EXERCISE -
Find "Timing Repair Buffer" in the data below; transcribe the line it appears on and each line after it, exactly, to the end, and nothing else.

Records drawn from a dataset -
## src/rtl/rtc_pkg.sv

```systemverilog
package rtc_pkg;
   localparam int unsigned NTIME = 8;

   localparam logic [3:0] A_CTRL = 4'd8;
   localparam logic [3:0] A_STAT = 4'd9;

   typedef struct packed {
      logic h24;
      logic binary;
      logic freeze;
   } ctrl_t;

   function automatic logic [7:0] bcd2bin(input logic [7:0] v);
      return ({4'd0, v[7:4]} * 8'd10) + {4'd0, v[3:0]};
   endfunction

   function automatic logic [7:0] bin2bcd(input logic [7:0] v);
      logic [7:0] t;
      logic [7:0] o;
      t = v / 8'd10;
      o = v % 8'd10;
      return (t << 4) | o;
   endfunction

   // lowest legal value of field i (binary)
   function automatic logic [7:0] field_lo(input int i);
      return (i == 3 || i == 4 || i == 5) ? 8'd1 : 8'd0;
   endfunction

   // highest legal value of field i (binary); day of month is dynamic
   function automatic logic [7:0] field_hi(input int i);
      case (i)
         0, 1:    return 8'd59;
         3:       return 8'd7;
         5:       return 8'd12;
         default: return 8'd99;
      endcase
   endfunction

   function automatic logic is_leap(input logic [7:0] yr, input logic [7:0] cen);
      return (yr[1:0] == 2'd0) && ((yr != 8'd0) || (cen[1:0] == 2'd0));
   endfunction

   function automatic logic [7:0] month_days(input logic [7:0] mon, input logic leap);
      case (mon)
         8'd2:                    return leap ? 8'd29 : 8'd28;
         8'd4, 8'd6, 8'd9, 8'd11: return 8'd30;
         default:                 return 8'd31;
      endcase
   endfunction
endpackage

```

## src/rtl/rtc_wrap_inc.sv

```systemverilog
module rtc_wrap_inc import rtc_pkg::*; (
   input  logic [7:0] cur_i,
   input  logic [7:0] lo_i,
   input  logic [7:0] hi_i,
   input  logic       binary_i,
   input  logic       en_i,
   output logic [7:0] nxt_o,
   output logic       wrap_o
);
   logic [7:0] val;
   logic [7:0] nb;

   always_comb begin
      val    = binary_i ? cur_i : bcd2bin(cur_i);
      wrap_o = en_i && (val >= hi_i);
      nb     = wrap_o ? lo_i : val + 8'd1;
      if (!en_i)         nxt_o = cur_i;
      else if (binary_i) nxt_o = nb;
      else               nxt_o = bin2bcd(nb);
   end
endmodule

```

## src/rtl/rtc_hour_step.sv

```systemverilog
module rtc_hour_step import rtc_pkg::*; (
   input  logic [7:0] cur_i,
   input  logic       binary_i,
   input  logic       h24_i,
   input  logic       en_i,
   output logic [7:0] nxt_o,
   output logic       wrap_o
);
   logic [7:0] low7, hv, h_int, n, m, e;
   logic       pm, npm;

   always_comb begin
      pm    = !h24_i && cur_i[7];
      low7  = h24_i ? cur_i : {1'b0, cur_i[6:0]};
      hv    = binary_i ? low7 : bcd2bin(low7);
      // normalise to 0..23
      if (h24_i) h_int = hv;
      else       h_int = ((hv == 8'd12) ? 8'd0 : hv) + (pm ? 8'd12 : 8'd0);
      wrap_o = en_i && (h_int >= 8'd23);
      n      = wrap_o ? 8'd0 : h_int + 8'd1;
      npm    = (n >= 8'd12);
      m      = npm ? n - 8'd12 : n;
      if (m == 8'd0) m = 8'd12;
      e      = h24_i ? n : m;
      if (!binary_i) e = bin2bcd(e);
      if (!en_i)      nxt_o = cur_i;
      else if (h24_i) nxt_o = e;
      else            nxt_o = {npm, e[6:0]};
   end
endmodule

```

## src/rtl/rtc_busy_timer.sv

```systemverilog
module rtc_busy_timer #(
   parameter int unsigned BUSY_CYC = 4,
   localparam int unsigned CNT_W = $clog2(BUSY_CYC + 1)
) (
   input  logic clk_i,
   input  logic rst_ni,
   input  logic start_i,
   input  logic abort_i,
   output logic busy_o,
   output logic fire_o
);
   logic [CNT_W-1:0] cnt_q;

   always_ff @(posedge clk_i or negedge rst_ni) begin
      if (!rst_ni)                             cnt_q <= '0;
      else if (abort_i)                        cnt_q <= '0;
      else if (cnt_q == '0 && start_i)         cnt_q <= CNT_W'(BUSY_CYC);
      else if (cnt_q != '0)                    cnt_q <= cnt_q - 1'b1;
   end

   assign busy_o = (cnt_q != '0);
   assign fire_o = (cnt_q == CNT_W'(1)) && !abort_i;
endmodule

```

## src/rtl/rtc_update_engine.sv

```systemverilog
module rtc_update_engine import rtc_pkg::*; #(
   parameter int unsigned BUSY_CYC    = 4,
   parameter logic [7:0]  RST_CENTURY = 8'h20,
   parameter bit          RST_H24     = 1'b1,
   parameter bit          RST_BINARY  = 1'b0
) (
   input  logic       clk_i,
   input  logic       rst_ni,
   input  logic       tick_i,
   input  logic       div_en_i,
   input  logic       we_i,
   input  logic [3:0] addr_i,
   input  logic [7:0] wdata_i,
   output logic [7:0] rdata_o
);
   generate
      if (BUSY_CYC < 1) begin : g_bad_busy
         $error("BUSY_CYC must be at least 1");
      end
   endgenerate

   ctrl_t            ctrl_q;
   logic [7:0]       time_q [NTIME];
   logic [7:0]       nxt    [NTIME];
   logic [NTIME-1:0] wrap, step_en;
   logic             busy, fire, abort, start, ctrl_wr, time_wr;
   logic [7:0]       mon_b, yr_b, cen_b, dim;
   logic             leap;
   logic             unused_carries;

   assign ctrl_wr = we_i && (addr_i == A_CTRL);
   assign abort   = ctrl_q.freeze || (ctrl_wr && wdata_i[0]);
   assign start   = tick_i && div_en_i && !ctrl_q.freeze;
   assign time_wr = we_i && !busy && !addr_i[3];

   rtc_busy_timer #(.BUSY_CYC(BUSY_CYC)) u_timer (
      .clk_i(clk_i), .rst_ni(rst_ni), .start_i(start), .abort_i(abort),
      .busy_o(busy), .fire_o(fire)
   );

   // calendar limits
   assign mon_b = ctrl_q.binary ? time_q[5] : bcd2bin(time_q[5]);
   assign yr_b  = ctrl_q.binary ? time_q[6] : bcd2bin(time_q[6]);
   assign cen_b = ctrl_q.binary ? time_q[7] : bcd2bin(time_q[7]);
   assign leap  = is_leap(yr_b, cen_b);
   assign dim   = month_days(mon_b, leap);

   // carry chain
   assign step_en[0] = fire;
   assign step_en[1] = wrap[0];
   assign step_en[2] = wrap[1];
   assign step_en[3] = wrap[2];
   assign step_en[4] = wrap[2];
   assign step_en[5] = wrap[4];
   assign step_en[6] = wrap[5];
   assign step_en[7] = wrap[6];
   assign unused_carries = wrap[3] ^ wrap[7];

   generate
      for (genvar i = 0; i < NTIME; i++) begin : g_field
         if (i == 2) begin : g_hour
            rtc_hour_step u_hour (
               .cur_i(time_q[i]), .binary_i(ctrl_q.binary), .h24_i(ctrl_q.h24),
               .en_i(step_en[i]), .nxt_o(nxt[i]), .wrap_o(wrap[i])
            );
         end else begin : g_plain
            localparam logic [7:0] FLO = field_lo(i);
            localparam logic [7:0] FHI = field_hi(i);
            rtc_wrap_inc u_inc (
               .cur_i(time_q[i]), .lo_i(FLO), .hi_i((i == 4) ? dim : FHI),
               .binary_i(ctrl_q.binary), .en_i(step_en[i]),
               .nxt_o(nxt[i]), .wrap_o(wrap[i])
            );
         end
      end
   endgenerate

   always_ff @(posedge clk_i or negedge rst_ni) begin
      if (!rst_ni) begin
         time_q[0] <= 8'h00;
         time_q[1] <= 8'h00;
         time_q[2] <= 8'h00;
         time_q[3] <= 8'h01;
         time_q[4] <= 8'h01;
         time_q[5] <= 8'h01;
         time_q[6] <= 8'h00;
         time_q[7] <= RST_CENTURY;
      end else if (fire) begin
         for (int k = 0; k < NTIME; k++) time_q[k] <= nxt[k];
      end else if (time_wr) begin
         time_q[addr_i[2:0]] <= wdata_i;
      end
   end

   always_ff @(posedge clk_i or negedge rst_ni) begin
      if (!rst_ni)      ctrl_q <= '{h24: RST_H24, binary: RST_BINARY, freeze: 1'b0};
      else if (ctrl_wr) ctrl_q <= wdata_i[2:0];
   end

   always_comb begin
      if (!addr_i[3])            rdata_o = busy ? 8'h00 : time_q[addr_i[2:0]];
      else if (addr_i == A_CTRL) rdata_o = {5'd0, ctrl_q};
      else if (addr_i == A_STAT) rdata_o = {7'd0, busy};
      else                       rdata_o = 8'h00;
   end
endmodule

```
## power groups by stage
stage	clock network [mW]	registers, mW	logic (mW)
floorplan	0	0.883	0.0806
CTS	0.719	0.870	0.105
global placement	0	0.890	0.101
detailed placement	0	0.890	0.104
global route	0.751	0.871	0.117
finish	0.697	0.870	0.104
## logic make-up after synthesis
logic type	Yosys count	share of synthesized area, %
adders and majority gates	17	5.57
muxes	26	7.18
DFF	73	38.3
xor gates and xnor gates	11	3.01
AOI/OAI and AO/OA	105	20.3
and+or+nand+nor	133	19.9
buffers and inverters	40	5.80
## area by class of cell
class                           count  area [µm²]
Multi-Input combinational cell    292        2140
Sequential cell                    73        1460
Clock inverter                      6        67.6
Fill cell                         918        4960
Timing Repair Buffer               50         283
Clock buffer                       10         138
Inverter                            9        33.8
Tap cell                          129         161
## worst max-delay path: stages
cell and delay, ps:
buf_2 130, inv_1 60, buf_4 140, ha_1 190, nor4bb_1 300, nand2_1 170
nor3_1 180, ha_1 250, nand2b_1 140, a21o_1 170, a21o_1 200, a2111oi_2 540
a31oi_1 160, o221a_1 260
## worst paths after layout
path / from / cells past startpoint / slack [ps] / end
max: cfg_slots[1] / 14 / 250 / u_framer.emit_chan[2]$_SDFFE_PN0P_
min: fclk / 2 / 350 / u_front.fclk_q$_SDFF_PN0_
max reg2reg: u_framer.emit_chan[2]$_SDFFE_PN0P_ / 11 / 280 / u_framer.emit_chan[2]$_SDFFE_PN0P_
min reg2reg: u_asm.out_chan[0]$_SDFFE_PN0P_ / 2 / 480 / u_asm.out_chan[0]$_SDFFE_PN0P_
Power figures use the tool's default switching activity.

RESPONSE AREA -
Timing Repair Buffer               50         283
Clock buffer                       10         138
Inverter                            9        33.8
Tap cell                          129         161
## worst max-delay path: stages
cell and delay, ps:
buf_2 130, inv_1 60, buf_4 140, ha_1 190, nor4bb_1 300, nand2_1 170
nor3_1 180, ha_1 250, nand2b_1 140, a21o_1 170, a21o_1 200, a2111oi_2 540
a31oi_1 160, o221a_1 260
## worst paths after layout
path / from / cells past startpoint / slack [ps] / end
max: cfg_slots[1] / 14 / 250 / u_framer.emit_chan[2]$_SDFFE_PN0P_
min: fclk / 2 / 350 / u_front.fclk_q$_SDFF_PN0_
max reg2reg: u_framer.emit_chan[2]$_SDFFE_PN0P_ / 11 / 280 / u_framer.emit_chan[2]$_SDFFE_PN0P_
min reg2reg: u_asm.out_chan[0]$_SDFFE_PN0P_ / 2 / 480 / u_asm.out_chan[0]$_SDFFE_PN0P_
Power figures use the tool's default switching activity.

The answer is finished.